E-Therapy
Where Shadows Meet
A therapist seems to forget her professional training when she is pulled into an online scheme in the psychological thriller E-Therapy.
In Richard Carr’s gripping thriller E-Therapy, a therapist kindles an online relationship during the early days of the internet, running headlong into deception and danger.
In the 1990s, Eileen, a therapist, seeks refuge from her troubled marriage in chat rooms. She forges a friendship with Sweetdude35 and agrees to meet him in person. Doing so puts her in peril, though; she comes to realize that people online are not always who they claim to be. She also uncovers unsettling family secrets.
The book jumps between characters to reveal people’s differing emotional states, as when Brock, Eileen’s troubled patient, is described as feeling elated and distracted while replaying events in his head on his drive home. And when situations devolve later in the book, Eileen’s frenzy of fear is apparent as she runs through worst-case scenarios in her head. Such subjectivity results in a feeling of immediacy and raises the stakes when Sweetdude35 turns out to be less sweet than menacing.
Eileen is a flawed heroine who acts on impulse and has lapses in her professional judgment. In contrast, Sweetdude35 is humanized via a tragic backstory that is used to excuse his behavior. Still, his actions are quite exaggerated: He swears, sneers, and shouts while the targets of his belligerence stammer in fear.
The book’s central themes are handled in a quite blunt manner too. The book opens with the declaration that Eileen is about to make the worst mistake of her life, compromising its suspense. Proclamations such as that while Eileen found that fantasy intruded on reality for some of the patients she treated, reality was about to intrude on the fantasy life she sought online, also undermine the book’s delivery.

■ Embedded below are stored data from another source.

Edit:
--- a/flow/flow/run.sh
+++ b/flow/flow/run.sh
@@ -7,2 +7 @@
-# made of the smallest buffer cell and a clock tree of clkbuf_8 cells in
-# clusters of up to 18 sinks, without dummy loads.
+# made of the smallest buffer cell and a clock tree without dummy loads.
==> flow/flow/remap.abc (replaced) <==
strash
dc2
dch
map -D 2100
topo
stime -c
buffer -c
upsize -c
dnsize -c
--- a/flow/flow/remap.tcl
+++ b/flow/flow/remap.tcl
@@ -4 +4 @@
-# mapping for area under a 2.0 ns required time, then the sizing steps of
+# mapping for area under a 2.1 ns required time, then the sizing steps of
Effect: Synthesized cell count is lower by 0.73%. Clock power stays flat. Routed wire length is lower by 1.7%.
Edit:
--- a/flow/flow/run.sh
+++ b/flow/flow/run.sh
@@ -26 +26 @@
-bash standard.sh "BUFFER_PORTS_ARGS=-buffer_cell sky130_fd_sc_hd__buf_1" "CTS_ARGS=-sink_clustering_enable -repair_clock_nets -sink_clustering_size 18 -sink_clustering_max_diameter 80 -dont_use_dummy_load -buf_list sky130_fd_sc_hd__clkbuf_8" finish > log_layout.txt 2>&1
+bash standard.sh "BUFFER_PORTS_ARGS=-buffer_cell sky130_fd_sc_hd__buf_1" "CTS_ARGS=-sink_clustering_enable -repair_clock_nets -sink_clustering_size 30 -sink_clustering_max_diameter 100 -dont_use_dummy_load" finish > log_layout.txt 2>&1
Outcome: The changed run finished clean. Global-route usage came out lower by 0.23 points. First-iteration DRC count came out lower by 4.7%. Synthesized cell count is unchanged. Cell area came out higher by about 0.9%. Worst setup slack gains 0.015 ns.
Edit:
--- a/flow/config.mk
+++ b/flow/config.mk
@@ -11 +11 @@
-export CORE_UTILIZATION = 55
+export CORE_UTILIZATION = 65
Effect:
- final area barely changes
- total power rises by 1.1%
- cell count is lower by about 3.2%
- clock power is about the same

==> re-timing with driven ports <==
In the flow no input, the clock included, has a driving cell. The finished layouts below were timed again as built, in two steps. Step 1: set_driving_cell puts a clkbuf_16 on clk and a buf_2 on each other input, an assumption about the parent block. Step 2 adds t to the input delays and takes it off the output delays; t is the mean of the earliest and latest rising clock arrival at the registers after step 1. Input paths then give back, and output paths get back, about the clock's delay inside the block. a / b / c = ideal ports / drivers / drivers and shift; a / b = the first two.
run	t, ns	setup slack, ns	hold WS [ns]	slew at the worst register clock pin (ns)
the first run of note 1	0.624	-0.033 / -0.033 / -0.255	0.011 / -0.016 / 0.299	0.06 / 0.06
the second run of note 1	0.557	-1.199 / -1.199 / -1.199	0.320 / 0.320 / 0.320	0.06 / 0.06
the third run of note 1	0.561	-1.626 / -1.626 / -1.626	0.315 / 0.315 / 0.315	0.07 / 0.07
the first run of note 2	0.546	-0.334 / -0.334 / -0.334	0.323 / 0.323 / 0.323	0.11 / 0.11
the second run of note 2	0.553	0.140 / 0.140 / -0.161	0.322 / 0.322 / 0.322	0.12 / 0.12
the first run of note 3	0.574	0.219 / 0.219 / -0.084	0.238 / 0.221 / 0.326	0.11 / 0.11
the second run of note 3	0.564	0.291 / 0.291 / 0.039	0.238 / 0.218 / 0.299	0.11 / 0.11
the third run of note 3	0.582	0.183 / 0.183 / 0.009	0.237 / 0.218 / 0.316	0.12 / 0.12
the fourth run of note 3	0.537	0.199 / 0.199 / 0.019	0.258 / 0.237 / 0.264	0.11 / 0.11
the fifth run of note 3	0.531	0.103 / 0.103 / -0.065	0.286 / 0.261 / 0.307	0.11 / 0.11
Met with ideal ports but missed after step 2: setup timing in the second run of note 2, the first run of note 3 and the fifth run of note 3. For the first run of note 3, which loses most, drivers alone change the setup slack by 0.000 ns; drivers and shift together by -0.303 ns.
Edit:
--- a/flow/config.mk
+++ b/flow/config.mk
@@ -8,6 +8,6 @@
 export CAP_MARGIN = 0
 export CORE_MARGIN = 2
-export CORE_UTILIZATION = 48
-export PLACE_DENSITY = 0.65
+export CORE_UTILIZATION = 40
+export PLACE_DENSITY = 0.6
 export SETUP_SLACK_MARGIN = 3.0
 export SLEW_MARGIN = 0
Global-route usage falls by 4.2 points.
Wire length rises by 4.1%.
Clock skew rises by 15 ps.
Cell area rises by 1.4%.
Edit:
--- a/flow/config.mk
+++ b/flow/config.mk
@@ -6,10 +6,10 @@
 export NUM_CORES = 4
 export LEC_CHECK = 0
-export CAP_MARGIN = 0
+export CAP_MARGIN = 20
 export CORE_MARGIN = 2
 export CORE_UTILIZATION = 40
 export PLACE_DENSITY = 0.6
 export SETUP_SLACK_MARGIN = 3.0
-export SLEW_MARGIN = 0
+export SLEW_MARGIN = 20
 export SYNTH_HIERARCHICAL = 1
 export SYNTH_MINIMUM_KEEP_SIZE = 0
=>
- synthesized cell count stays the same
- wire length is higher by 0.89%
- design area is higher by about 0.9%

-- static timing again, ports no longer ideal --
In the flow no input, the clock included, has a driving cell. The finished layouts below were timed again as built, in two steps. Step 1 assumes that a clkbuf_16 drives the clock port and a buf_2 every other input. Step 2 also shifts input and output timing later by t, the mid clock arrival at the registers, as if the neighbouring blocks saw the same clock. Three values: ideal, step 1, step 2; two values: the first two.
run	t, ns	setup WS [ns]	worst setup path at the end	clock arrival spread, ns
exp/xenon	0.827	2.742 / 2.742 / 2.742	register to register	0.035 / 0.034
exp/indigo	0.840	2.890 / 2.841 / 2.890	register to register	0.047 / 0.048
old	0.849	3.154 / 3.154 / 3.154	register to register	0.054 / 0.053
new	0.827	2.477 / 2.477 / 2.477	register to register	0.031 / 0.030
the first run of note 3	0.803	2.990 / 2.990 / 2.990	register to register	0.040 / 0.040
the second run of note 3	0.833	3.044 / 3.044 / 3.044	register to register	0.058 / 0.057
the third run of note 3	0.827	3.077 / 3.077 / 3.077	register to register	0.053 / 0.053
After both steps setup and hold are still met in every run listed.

Despite period-accurate attitudes and lingo, the fantasy world of the online chats unravels due to this heavy-handedness and the characters’ disproportionate emotional responses to commonplace exchanges.
Cliches abound: Shivers run down spines, hands tremble, and people sit bolt upright. The abundance of described body language, as of squinting and shoulder sloping, is distracting. Mundane details about short drives, getting ready for work, and the beeps, chimes, and hissing of logging on to the internet also crowd the prose, whose pace is slowed by a preponderance of exposition regarding topics like why people make the decisions they make. And a few twists late in the book are used to explain people’s earlier, undercontextualized behavior. A lesson is learned, priorities shift, and perspective is gained, yielding a level of catharsis.
In the tense psychological thriller E-Therapy, a therapist faces threats, betrayals, and secrets while trying to escape her troubled home life online.